Metadata-Version: 2.1
Name: chunked-anndata
Version: 1.0.4a3
Summary: Save and Load anndata in chunked format for random access
Home-page: https://github.com/xueziwei/chunked-anndata
Author: Ziwei Xue
Author-email: xueziweisz@gmail.com
Description-Content-Type: text/plain
Requires-Dist: anndata
Requires-Dist: tensorstore
Requires-Dist: pandas
Requires-Dist: numpy
Requires-Dist: scipy
Requires-Dist: geopandas
Requires-Dist: fastparquet
Requires-Dist: xarray
Requires-Dist: zarr
Requires-Dist: dask
Requires-Dist: spatial-image

# Chunked Saving/Loading AnnData 

This extension provides support for reading and writing [AnnData](https://anndata.readthedocs.io/en/latest/) objects.

## Design Goals

- **The challenge**: Large single-cell anndata object are often too large to fit in [RAM](https://en.wikipedia.org/wiki/Random-access_memory) and save in disk. 
- **The solution**: [Tensorstore](https://google.github.io/tensorstore/) provides a way to read and write data in a variety of formats, including [Zarr](https://zarr.dev/).
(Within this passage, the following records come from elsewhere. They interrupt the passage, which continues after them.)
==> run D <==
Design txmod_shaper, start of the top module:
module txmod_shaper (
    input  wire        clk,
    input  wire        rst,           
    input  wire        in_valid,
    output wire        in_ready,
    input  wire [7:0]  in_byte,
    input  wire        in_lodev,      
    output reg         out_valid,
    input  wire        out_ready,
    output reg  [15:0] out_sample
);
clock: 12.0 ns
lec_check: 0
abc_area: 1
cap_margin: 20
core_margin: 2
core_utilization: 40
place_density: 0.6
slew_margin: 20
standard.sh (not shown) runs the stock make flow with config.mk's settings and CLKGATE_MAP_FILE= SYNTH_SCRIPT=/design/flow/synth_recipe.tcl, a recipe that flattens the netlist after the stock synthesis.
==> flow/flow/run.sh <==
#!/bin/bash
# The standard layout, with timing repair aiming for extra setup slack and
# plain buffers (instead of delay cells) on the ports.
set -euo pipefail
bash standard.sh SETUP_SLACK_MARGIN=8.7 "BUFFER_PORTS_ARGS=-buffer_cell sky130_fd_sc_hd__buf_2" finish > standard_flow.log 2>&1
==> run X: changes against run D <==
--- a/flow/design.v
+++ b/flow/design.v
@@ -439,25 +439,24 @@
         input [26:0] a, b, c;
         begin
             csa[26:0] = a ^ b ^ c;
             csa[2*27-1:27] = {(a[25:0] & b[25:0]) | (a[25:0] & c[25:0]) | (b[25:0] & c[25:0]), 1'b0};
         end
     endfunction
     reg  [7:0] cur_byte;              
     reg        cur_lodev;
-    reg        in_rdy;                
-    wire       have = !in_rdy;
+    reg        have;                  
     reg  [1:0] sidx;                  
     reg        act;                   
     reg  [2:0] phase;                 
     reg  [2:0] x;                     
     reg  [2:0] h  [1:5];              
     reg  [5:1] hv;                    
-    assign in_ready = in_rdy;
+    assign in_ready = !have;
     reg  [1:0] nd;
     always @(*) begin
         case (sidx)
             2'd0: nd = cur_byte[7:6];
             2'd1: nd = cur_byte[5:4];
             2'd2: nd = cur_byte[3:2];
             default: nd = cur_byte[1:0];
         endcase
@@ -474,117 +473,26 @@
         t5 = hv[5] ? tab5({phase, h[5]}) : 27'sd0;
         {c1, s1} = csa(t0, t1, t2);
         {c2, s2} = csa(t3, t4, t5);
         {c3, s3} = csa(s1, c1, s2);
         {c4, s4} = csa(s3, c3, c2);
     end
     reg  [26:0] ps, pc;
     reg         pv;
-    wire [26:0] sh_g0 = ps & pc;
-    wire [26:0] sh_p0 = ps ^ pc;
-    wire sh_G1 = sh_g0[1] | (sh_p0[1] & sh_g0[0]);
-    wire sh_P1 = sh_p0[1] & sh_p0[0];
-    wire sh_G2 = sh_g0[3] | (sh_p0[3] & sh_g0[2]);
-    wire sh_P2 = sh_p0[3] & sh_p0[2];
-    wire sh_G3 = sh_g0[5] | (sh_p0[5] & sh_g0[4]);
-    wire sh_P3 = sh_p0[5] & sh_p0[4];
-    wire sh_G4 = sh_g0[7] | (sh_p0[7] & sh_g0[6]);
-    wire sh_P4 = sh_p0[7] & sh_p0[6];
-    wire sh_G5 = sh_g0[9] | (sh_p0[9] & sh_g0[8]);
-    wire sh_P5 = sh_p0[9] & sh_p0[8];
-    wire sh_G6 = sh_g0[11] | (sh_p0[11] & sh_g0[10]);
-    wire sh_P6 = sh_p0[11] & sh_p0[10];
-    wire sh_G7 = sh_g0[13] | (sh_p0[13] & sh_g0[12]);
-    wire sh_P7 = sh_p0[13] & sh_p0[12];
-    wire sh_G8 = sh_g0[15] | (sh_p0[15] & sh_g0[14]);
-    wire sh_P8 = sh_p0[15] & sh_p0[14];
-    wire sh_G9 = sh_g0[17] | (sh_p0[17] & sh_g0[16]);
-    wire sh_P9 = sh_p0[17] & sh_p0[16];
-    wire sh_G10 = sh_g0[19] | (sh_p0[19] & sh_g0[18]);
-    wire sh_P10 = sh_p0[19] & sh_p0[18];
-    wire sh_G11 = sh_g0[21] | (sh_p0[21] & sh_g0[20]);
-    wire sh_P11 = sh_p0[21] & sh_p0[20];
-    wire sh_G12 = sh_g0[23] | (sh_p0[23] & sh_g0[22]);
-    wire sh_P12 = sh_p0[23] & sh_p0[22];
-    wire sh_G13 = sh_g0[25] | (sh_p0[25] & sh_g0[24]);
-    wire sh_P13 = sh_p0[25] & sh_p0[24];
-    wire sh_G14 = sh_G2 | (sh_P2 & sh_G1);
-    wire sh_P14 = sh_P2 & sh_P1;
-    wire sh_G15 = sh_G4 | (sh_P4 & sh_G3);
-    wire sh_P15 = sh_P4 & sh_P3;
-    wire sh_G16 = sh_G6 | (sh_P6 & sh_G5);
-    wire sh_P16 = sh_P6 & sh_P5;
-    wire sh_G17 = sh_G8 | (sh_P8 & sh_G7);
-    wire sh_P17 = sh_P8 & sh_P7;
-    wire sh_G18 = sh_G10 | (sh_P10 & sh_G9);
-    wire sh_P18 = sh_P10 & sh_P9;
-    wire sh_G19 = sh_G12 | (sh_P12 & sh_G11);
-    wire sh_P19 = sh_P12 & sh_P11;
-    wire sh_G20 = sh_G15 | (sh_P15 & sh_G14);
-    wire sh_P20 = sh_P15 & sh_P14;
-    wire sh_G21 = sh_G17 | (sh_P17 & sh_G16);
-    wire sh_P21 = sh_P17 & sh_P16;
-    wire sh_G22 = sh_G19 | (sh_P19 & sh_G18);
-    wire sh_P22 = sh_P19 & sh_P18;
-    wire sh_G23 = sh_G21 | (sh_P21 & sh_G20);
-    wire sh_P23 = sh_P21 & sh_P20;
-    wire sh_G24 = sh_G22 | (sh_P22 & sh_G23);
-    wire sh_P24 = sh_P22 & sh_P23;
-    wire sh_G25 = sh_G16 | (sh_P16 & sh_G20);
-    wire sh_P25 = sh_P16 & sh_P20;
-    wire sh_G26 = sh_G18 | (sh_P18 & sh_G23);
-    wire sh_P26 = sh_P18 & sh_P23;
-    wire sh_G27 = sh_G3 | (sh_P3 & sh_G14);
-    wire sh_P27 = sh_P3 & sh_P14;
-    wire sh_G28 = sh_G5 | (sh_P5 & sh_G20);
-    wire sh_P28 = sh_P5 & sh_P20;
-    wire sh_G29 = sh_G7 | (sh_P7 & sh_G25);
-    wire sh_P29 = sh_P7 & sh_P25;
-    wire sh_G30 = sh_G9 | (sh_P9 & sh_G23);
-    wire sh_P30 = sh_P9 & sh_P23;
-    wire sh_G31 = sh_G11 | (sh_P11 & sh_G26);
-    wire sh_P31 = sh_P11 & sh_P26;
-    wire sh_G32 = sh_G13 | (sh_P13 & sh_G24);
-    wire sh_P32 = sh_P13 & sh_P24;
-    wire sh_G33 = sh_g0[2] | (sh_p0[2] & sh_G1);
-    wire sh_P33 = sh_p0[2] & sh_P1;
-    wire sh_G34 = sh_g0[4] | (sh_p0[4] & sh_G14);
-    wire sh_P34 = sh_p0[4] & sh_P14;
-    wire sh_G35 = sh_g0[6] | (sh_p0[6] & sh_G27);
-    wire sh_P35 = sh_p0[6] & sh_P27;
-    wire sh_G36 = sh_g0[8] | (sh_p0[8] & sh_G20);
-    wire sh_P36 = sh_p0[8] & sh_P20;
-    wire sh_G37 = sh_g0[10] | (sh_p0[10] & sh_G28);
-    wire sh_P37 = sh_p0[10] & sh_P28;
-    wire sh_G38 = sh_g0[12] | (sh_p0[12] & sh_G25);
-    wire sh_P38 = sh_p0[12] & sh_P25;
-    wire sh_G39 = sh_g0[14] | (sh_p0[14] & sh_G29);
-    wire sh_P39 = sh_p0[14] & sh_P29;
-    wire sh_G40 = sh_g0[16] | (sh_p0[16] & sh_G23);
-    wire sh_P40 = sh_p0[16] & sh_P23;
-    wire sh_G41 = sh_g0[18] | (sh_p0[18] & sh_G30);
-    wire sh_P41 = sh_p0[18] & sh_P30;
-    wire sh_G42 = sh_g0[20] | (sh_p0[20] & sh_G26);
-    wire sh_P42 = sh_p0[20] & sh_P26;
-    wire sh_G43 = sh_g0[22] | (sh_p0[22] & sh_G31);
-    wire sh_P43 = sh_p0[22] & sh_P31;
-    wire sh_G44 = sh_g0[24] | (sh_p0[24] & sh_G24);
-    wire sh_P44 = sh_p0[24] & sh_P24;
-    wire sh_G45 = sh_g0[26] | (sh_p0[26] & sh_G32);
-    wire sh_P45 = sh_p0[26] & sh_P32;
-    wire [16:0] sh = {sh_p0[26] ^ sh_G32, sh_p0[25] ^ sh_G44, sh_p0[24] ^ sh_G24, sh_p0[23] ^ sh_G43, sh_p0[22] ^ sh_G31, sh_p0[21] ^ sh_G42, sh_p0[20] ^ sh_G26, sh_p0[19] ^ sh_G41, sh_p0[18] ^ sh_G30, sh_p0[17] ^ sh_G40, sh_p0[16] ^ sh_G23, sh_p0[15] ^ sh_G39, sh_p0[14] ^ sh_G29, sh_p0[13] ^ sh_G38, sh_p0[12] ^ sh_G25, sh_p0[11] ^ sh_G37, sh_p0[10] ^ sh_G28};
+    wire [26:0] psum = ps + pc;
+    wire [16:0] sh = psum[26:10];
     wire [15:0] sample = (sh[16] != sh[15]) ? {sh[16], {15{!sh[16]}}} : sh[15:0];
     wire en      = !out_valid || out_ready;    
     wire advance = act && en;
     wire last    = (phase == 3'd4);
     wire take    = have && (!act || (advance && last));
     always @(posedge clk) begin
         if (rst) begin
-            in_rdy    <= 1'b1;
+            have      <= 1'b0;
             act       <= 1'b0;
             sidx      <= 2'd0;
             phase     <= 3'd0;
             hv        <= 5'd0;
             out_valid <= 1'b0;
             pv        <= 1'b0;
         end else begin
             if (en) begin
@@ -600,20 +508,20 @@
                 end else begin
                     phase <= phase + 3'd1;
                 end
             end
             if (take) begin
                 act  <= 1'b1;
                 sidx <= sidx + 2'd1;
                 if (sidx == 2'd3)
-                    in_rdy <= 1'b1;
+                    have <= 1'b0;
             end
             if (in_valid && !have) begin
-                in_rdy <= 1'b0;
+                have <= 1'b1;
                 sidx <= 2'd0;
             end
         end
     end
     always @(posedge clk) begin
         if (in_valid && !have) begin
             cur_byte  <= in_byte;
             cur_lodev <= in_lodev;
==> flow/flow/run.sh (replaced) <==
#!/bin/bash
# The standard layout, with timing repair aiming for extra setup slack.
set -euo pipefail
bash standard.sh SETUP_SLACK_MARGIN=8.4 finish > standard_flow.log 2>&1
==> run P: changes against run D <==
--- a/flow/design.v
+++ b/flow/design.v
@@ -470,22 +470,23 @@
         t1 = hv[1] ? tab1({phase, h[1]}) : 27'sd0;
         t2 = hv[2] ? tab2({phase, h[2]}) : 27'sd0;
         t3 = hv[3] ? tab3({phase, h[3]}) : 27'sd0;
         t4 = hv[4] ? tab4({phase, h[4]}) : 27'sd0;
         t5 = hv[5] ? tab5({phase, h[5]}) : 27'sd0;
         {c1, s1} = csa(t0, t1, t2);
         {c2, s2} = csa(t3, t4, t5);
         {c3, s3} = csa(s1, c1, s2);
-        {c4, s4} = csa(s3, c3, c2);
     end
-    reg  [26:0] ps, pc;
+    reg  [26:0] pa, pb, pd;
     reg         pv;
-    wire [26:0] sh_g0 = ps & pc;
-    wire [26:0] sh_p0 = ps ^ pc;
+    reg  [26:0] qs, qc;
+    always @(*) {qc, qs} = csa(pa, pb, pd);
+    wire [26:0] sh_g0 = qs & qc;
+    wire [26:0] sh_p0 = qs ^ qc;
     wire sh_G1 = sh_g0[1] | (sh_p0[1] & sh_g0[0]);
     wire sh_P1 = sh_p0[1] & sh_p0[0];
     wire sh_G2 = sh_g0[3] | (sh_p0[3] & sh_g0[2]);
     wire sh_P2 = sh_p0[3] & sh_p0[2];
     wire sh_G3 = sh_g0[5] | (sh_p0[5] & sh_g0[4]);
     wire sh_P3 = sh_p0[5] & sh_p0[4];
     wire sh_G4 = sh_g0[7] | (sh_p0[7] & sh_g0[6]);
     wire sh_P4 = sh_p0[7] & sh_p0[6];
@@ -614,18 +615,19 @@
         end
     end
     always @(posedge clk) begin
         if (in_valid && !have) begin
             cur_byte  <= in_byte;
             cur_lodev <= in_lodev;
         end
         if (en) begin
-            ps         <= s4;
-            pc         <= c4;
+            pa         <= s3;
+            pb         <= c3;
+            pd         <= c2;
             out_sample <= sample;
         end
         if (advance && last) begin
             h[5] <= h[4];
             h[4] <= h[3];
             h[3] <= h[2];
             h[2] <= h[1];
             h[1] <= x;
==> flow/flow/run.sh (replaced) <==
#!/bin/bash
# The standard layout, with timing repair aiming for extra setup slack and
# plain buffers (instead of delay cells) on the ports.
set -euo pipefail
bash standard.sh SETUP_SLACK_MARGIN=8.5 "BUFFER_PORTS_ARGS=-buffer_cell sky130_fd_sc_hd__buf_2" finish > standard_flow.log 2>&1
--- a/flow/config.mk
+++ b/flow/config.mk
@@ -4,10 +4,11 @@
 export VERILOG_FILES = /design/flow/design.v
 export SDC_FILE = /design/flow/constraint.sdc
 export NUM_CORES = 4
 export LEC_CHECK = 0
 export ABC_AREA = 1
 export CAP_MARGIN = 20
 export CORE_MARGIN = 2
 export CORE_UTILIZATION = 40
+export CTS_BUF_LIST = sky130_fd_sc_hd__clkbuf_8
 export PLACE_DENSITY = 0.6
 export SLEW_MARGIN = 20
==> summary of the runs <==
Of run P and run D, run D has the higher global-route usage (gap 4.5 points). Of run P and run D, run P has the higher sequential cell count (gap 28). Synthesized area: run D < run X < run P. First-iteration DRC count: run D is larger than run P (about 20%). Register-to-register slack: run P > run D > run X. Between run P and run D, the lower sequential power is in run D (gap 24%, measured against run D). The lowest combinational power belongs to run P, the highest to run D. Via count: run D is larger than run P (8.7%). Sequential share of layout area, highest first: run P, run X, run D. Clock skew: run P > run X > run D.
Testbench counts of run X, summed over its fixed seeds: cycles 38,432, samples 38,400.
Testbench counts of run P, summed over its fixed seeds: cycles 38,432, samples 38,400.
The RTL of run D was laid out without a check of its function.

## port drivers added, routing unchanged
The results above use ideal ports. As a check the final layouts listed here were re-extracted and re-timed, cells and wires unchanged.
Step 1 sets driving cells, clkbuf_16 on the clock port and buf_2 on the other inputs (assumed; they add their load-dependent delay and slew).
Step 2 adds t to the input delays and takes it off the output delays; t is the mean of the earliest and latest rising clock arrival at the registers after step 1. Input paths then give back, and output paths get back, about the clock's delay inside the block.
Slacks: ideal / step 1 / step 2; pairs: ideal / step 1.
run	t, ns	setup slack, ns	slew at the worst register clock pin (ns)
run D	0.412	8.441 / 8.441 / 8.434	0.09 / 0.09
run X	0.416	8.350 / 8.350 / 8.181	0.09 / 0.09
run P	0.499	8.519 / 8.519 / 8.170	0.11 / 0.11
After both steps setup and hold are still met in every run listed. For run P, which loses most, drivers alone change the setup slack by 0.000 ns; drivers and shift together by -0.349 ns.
This extension provides a way to read anndata objects with specific rows (cells) and columns (genes) from a Zarr store. **You will not need to load the entire anndata object into memory to access a subset of the data.**
- **Caveats**: This extension is still in development and may not support all features of AnnData objects, but it is designed to be efficient for large datasets.
- **Caveats**: This extension is not optimized for read/write speed.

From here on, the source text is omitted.